In one embodiment, as shown in fig. 7, there is provided a data processing apparatus including: an acquisition module 11, a slicing module 12, a robbery module 13 and a processing module 14, wherein:
an acquisition module 11, configured to acquire data to be processed;
the slicing module 12 is configured to perform pre-slicing processing on data to be processed to obtain slicing execution data corresponding to a plurality of task slices;
the robbing module 13 is used for robbing the executing authority of the current task slice according to the slice executing data of each task slice;
and the processing module 14 is used for carrying out data segmentation and processing on the data to be processed according to the sliced execution data of the current task slice when the execution right of the current task slice is robbed.
In one embodiment, the slicing module 12 may perform pre-slicing processing according to a preset number of slices, to obtain slice execution data of each task slice.
In one embodiment, the robbing module 13 may rob a preset distributed lock, and when the distributed lock is robbed, determine the current task slice according to the processing state of each task slice, and modify the processing state of the current task slice into processing to rob the execution authority of the current task slice.
In one embodiment, the above device is applied to a distributed computing node, the above robbery module 13 may report the node status to a preset health status table through a heartbeat thread, periodically query the health status table, acquire the processing status of the task slices processed by the target node when the target node is queried that the corresponding node status is not updated within a preset time period, and reset the processing status of the task slices processed by the target node to an initial status when the processing status of the task slices processed by the target node is in processing.

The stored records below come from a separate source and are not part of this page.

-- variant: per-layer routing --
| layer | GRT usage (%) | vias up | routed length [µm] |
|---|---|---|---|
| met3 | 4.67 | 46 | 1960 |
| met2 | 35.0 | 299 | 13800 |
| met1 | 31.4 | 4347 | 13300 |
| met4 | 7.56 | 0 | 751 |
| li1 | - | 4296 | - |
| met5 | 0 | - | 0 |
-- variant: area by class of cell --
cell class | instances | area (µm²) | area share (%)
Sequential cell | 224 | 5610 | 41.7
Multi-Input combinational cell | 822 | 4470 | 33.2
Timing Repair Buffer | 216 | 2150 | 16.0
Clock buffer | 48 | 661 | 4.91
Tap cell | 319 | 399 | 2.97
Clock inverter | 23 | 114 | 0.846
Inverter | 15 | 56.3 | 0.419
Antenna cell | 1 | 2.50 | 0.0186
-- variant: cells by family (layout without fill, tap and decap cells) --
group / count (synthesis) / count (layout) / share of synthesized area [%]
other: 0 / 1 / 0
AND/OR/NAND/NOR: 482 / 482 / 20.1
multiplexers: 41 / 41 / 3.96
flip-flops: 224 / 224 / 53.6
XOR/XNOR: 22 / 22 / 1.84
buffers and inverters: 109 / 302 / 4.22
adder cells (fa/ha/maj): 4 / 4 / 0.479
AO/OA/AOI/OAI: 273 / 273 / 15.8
--- src/rtl/fetch_pkg.sv ---
// Shared fetch constants, the buffered fetch entry type and the PC increment helper.
package fetch_pkg;
  localparam int XLEN        = 32;
  localparam int INSTR_BYTES = 4;

  typedef struct packed {
    logic [XLEN-1:0] pc;
    logic [XLEN-1:0] instr;
  } fetch_entry_t;

  function automatic logic [XLEN-1:0] next_pc(input logic [XLEN-1:0] pc);
    return pc + XLEN'(INSTR_BYTES);
  endfunction
endpackage
### src/rtl/rs_decoder.sv
// rtl/rs_decoder.sv - two-stage RS(7,5) single-symbol-correcting decoder over GF(2^3).
// Optional registered status outputs (err_detected, uncorrectable, err_pos) under RS_DEC_STATUS_EN.
module rs_decoder #(
  parameter int SYMBOL_WIDTH = 3,
  parameter int N            = 7,
  parameter int K            = 5
) (
  input  logic                      clk,
  input  logic                      reset,
  input  logic                      in_valid,
  input  logic [N*SYMBOL_WIDTH-1:0] codeword,
  output logic                      out_valid,
`ifdef RS_DEC_STATUS_EN
  output logic                      err_detected,
  output logic                      uncorrectable,
  output logic [2:0]                err_pos,
`endif
  output logic [N*SYMBOL_WIDTH-1:0] corrected
);

  localparam int SW = SYMBOL_WIDTH;
  localparam int W  = N * SYMBOL_WIDTH;

  generate
    if (SYMBOL_WIDTH != 3 || N != 7 || K != 5) begin : g_bad_params
      $error("rs_decoder supports only SYMBOL_WIDTH=3, N=7, K=5");
    end
  endgenerate

  // Antilog of an exponent taken mod 7 (alpha = x, poly x^3+x+1).
  function automatic logic [2:0] gf_alog(input int e);
    int m;
    m = e % 7;
    case (m)
      0:       gf_alog = 3'd1;
      1:       gf_alog = 3'd2;
      2:       gf_alog = 3'd4;
      3:       gf_alog = 3'd3;
      4:       gf_alog = 3'd6;
      5:       gf_alog = 3'd7;
      default: gf_alog = 3'd5;
    endcase
  endfunction

  function automatic int gf_log(input logic [2:0] v);
    case (v)
      3'd1:    gf_log = 0;
      3'd2:    gf_log = 1;
      3'd4:    gf_log = 2;
      3'd3:    gf_log = 3;
      3'd6:    gf_log = 4;
      3'd7:    gf_log = 5;
      3'd5:    gf_log = 6;
      default: gf_log = 0;
    endcase
  endfunction

  logic [SW-1:0] s1_c, s2_c, s1_q, s2_q;
  logic [W-1:0]  word_q;
  logic          valid_q;

  always_comb begin
    logic [2:0] sym;
    sym  = '0;
    s1_c = '0;
    s2_c = '0;
    for (int i = 0; i < N; i++) begin
      sym = codeword[i*SW +: SW];
      if (sym != 3'd0) begin
        s1_c = s1_c ^ gf_alog(gf_log(sym) + i);
        s2_c = s2_c ^ gf_alog(gf_log(sym) + 2 * i);
      end
    end
  end

  always_ff @(posedge clk or negedge reset) begin
    if (!reset) begin
      word_q  <= '0;
      valid_q <= 1'b0;
      s1_q    <= '0;
      s2_q    <= '0;
    end else begin
      word_q  <= codeword;
      valid_q <= in_valid;
      s1_q    <= s1_c;
      s2_q    <= s2_c;
    end
  end

  // Locator X = S2/S1 = a^p, magnitude e = S1^2/S2, both done in the log domain.
  logic          fix_c;
  logic [2:0]    pos_c;
  logic [SW-1:0] mag_c;
  logic [W-1:0]  corr_c;

  always_comb begin
    int ls1, ls2, pos_int;
    ls1     = gf_log(s1_q);
    ls2     = gf_log(s2_q);
    pos_int = (ls2 - ls1 + 7) % 7;
    pos_c   = pos_int[2:0];
    mag_c   = gf_alog(2 * ls1 - ls2 + 7);
    fix_c   = (s1_q != '0) && (s2_q != '0);
    corr_c  = word_q;
    for (int i = 0; i < N; i++) begin
      if (fix_c && (pos_c == i[2:0])) begin
        corr_c[i*SW +: SW] = word_q[i*SW +: SW] ^ mag_c;
      end
    end
  end

  always_ff @(posedge clk or negedge reset) begin
    if (!reset) begin
      corrected <= '0;
      out_valid <= 1'b0;
    end else begin
      corrected <= corr_c;
      out_valid <= valid_q;
    end
  end

`ifdef RS_DEC_STATUS_EN
  always_ff @(posedge clk or negedge reset) begin
    if (!reset) begin
      err_detected  <= 1'b0;
      uncorrectable <= 1'b0;
      err_pos       <= 3'd0;
    end else begin
      err_detected  <= (s1_q != '0) || (s2_q != '0);
      uncorrectable <= (s1_q == '0) != (s2_q == '0);
      err_pos       <= fix_c ? pos_c : 3'd0;
    end
  end
`endif

endmodule

### config.mk
export PLATFORM = sky130hd
export DESIGN_NAME = rs_decoder
export DESIGN_NICKNAME = d
export VERILOG_FILES = /design/src/rtl/rs_decoder.sv
export SDC_FILE = /design/constraint.sdc
export NUM_CORES = 1
export LEC_CHECK = 0
export ABC_AREA = 1
export CORE_AREA = 8 8 98 100
export CTS_CLUSTER_DIAMETER = 30
export DETAILED_ROUTE_END_ITERATION = 12
export DIE_AREA = 0 0 106 108
export DONT_BUFFER_PORTS = 1
export PLACE_DENSITY = 0.89
export SLEW_MARGIN = 40
export SYNTH_ARGS = -nofsm -noshare
export SYNTH_HDL_FRONTEND = slang
export SYNTH_SLANG_ARGS = --single-unit
### constraint.sdc
create_clock -name clk -period 4.85 [get_ports clk]
set_input_delay 0.97 -clock clk [delete_from_list [all_inputs] [get_ports clk]]
set_output_delay 0.97 -clock clk [all_outputs]
set_load 0.02 [all_outputs]
==> impl_metrics.ini, run 1 <==
[synth]
synth_edf_count = 0
postSynth.asyncResetShare = 1.00
ys_types = 47
ys_ff_latch = 50
syn_inst = 751
syn_area_per_cell_sq_um = 6.83
ys.flop_type = dfrtp_1
syn_area_sq_mm = 0.00513
yosys_warnings = 0
seq_area_frac_synth = 0.244

[critical_path]
required_ps = 5040
ff2ff_setup_slack_ps = 240
arrival_ps = 4800
timing.rr.start = s2_q[1]$_DFF_PN0_
cp-end-kind = flop
max_stage_delay_ps = 430
critPathLaunchType = flop
critPathLaunch = s2_q[1]$_DFF_PN0_
timing.rr.end = corrected[2]$_DFF_PN0_
cp_max_fo = 8
path_common_cell = nand2_1
critical_path_class = flop to flop
ff2ff_path_depth = 34
crit_path_top_delay_cell = fa_1

[hold_path]
hold_class = primary input to async pin

[finish]
antenna_cells = 0
drive_above_1_share = 0.0900
utilization = 0.687
regArea_sq_mm = 0.00125
final_cell_mix = 200 x nand2_1, 128 x inv_1, 57 x nor2_1, 53 x nand3_1
nets = 857
area_delta_synth_final_pct = 7.70
multi_input_area_sq_mm = 0.00349
fin_cells = 883
final_common_cell = nand2_1
nFillCells = 629

[routing]
drt-initial-drc-count = 244
vias = 4831
drtAntennaViolNets = 0
dr.pass1.iters = 5
routed_via_density = 5.47
wl_per_cell_um = 13.2
wl_um = 11700
drc_errors = 0

[clock_network]
cts_tree = built
ctsLongestPathBuffers = 2
cts_root_buffer = clkbuf_8
cts_sinks = 50
path_clk_slew_ps = 90
clock_latency_ps = 290
cts.htree.levels = 2
cts-hold-fix-buffers = 0
numCtsBuffers = 5

[timing]
finalSetupTns_ps = 0
slew_viol_final = 0
final_hold_viol_count = 0
finalCritPeriodShare = 0.950
setup_viol = 0
fin_ws_ps = 242
fmax_mhz = 217
min_period_ps = 4610
clock_skew_ps = 5.60

[global_routing]
track_usage = 0.198
grt_overflow = 0
antenna_found_initial = 0
grt_max_degree = 51
grt_pass1_wl_um = 19500
grt_pass1_vias = 4577

[die]
io_pins = 46
die_h_um = 108
die_area_sq_mm = 0.0114
rows = 33
die_x_um = 106
initial_core_util = 0.637
core_area_sq_mm = 0.00805

[placed_design]
post-place-ws_ps = 13.2
hpwlAfterDp_um = 9340
place.gp.congestion = 0.904
dp_cells = 868
numPortBuffers = 0

[run]
cap_violations = 0

[run_status]
status = completed
metal layers:
metal	GRT usage	vias to the layer above	routed length, um
li1	-	2418	-
met3	0.0262	25	541
met4	0.0513	0	225
met5	0	-	0
met1	0.225	2246	4870
met2	0.379	142	6040
how the worst max path moves through the flow:
stage / to / slack [ps]
after floorplan: corrected[11]$_DFF_PN0_ / 580
after global placement: corrected[2]$_DFF_PN0_ / 330
after detailed placement: corrected[2]$_DFF_PN0_ / 10
after CTS: corrected[2]$_DFF_PN0_ / 70
after global routing: corrected[2]$_DFF_PN0_ / -60
final: corrected[2]$_DFF_PN0_ / 240
layout make-up:
cell class | count | area share
clock buffer | 6 | 0.0131
clock inverter | 1 | 0.00136
inverter | 138 | 0.0937
multi-input combinational | 575 | 0.631
sequential | 50 | 0.226
tap | 105 | 0.0238
timing repair buffer | 8 | 0.0109
what timing repair did:
action                                  in CTS  in global routing
buffers inserted                             0                  8
gates resized for setup                      1                 17
endpoints found under the setup margin       1                 21
pin swaps                                    0                  8
synth_stat cells, drive strengths merged, types with 7 or more instances:
master  count  area, sq um
nand2     216          853
inv       137          514
nor2       65          297
nand3      61          350
ha         53          663
dfrtp      50         1250
o21ai      31          159
xor2       26          228
xnor2      17          149
a21oi      16         83.8
nand4      14         87.6
nand3b      9         67.6
o21bai      9         67.6
o211ai      7         66.3
metrics by stage:
stage / area (sq um) / hold slack (ps)
after floorplan: 5190 / 331
after global placement: 5300 / 333
after detailed placement: 5300 / 341
after CTS: 5390 / 358
after global routing: 5530 / 345
final: 5530 / 357
sequential cells by signal, summed over array words and instances, names as in the netlist:
name       flops
corrected     21
word_q        21
s1_q           3
s2_q           3
out_valid      1
valid_q        1
kinds of logic (layout without fill, tap and decap cells):
kind of cell | after synthesis | after routing | synth area share
flip-flops | 50 | 50 | 0.244
adder cells (fa/ha/maj) | 55 | 55 | 0.137
buffers and inverters | 142 | 153 | 0.106
other | 1 | 17 | 0.000731
AND/OR/NAND/NOR | 377 | 377 | 0.336
AO/OA/AOI/OAI | 83 | 83 | 0.103
XOR/XNOR | 43 | 43 | 0.0734
critical path: cells and delay by family (launching register included):
family                   cells  cell delay [ps]
adder cells (fa/ha/maj)      6             1340
AO/OA/AOI/OAI                2              240
flip-flops                   1              410
AND/OR/NAND/NOR             19             1800
buffers and inverters        7              700
Power of run 1 is left out: the tool's default activity adds up to more than one toggle a clock period on the data nets, which glitch-free logic cannot reach.
==> run 2, diff against run 1 <==
- CELL_PAD_IN_SITES_DETAIL_PLACEMENT: unset -> 1
- CELL_PAD_IN_SITES_GLOBAL_PLACEMENT: unset -> 2
- CORE_AREA: 8 8 98 100 -> 2 2 121 123
- DIE_AREA: 0 0 106 108 -> 0 0 123 125
- PLACE_DENSITY: 0.89 -> 0.9
==> impl_metrics.ini, run 2 (same netlist as run 1, synthesis figures left out) <==
[die]
die_area_sq_mm = 0.0154
initial_core_util = 0.361
die_h_um = 125
io_pins = 46
core_area_sq_mm = 0.0142
rows = 44
die_x_um = 123

[timing]
finalCritPeriodShare = 0.925
rsz0062_at_grt = true
final_hold_viol_count = 0
min_period_ps = 4490
fmax_mhz = 223
clock_skew_ps = 2.76
setup_viol = 0
slew_viol_final = 0

[hold_path]
worstHoldEndpoint = out_valid$_DFF_PN0_
hold-path-cell-count = 0
hold_start = valid_q$_DFF_PN0_
hold_class = flop to flop

[routing]
wl_per_cell_um = 14.2
routed_via_density = 4.97
wl_um = 13700
drtAntennaViolNets = 0
drc_errors = 0
vias = 4794
dr.pass1.iters = 4
drt-initial-drc-count = 155

[finish]
area_delta_synth_final_pct = 11.8
nets = 858
final_common_cell = nand2_1
final_cell_mix = 198 x nand2_1, 127 x inv_1, 56 x nor2_1, 54 x nand3_1
multi_input_area_sq_mm = 0.00352
nFillCells = 1866
reg.largest.list = corrected: 21 flops, word_q: 21 flops
finalInstanceArea_sq_mm = 0.00574
antenna_cells = 0
regArea_sq_mm = 0.00125
drive_above_1_share = 0.0987

[critical_path]
timing.rr.end = corrected[18]$_DFF_PN0_
required_ps = 5020
crit_path_top_delay_cell = dfrtp_1
cp-end-kind = flop
critPathLaunchType = flop
path_common_cell = nand2_2
ff2ff_path_depth = 33
timing.rr.start = s1_q[2]$_DFF_PN0_
cp_max_fo = 8
critical_path_class = flop to flop
ff2ff_setup_slack_ps = 360
arrival_ps = 4650
max_stage_delay_ps = 420

[placed_design]
hpwlAfterDp_um = 11100
place_area_sq_mm = 0.00540
place.gp.congestion = 0.851
numPortBuffers = 0

[clock_network]
cts_sinks = 50
cts_root_buffer = clkbuf_16
cts_tree = built
cts-hold-fix-buffers = 0
path_clk_slew_ps = 60
cts.htree.levels = 2
ctsLongestPathBuffers = 2
numCtsBuffers = 5
clock_latency_ps = 290

[run]
cap_violations = 0

[global_routing]
antenna_found_initial = 0
grt_max_degree = 51
grt_pass1_vias = 5089
track_usage = 0.181
grt_pass1_wl_um = 23000
grt_overflow = 0

[run_status]
status = completed
run 2: cell count changes in the layout (fill, tap and decap cells not counted), sizes merged:
cell / previous run / this run
nand3: 61 / 62
buf: 8 / 7
nand2: 216 / 217
clkinvlp: 1 / 0
bufinv: 0 / 1
clkbuf: 6 / 5
clkinv: 1 / 3
run 2: timing repair:
item | in CTS | in global routing
hold endpoints to repair | 0 | 0
buffers inserted | 1 | 6
gates cloned | 0 | 2
gates resized for setup | 2 | 21
endpoints found under the setup margin | 10 | 21
pin swaps | 1 | 9
run 2: final cells by class:
| class | count | area share |
|---|---|---|
| Clock buffer | 5 | 0.0218 |
| Inverter | 138 | 0.0903 |
| Multi-Input combinational cell | 577 | 0.613 |
| Timing Repair Buffer | 7 | 0.00916 |
| Tap cell | 184 | 0.0401 |
| Sequential cell | 50 | 0.218 |
| Clock inverter | 3 | 0.00698 |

In one embodiment, each of the task slices includes at least one data record, before the preset distributed lock is robbed, the robbed module 13 may further query whether an unprocessed data record exists in the current task slice, when the unprocessed data record exists in the current task slice, rob the distributed lock, the slice execution data of the current task slice further includes identification information of the last data record of the last data slice, and when the distributed lock is robbed, the processing module 14 may determine a query range of the current data slice according to the identification information of the last data record of the last data slice of the current task slice, query a target data record of a specified number from the data to be processed according to the query range of the current data slice, modify the processing state of the target data record into processing, release the distributed lock, perform data processing on the target data record, and return to the step of querying whether the unprocessed data record exists in the current task slice until no unprocessed data record exists in the current task slice.
In one embodiment, the processing module 14 may further query whether an unprocessed task partition exists in the to-be-processed data when it is queried that the unprocessed data record does not exist in the current task partition, and obtain a next task partition when the unprocessed task partition exists in the to-be-processed data, and return to the step of querying whether the unprocessed data record exists in the current task partition.
In one embodiment, the processing module 14 may further obtain the total number of data records of the current data to be processed and a preset expected execution duration, determine the expected rate according to the total number of data records and the expected execution duration, obtain the current number of data records processed and the current execution duration, determine the current rate according to the current number of data records processed and the current execution duration, and adjust the fragmentation number according to the expected rate and the current rate.
In one embodiment, a computer device is provided, which may be a server, and the internal structure of which may be as shown in fig. 8. The computer device includes a processor, a memory, a network interface, and a database connected by a system bus. Wherein the processor of the computer device is configured to provide computing and control capabilities. The memory of the computer device includes a non-volatile storage medium and an internal memory. The non-volatile storage medium stores an operating system, computer programs, and a database. The internal memory provides an environment for the operation of the operating system and computer programs in the non-volatile storage media. The database of the computer equipment is used for storing data such as operation data of the intelligent household equipment. The network interface of the computer device is used for communicating with an external terminal through a network connection. The computer program is executed by a processor to implement a data processing method.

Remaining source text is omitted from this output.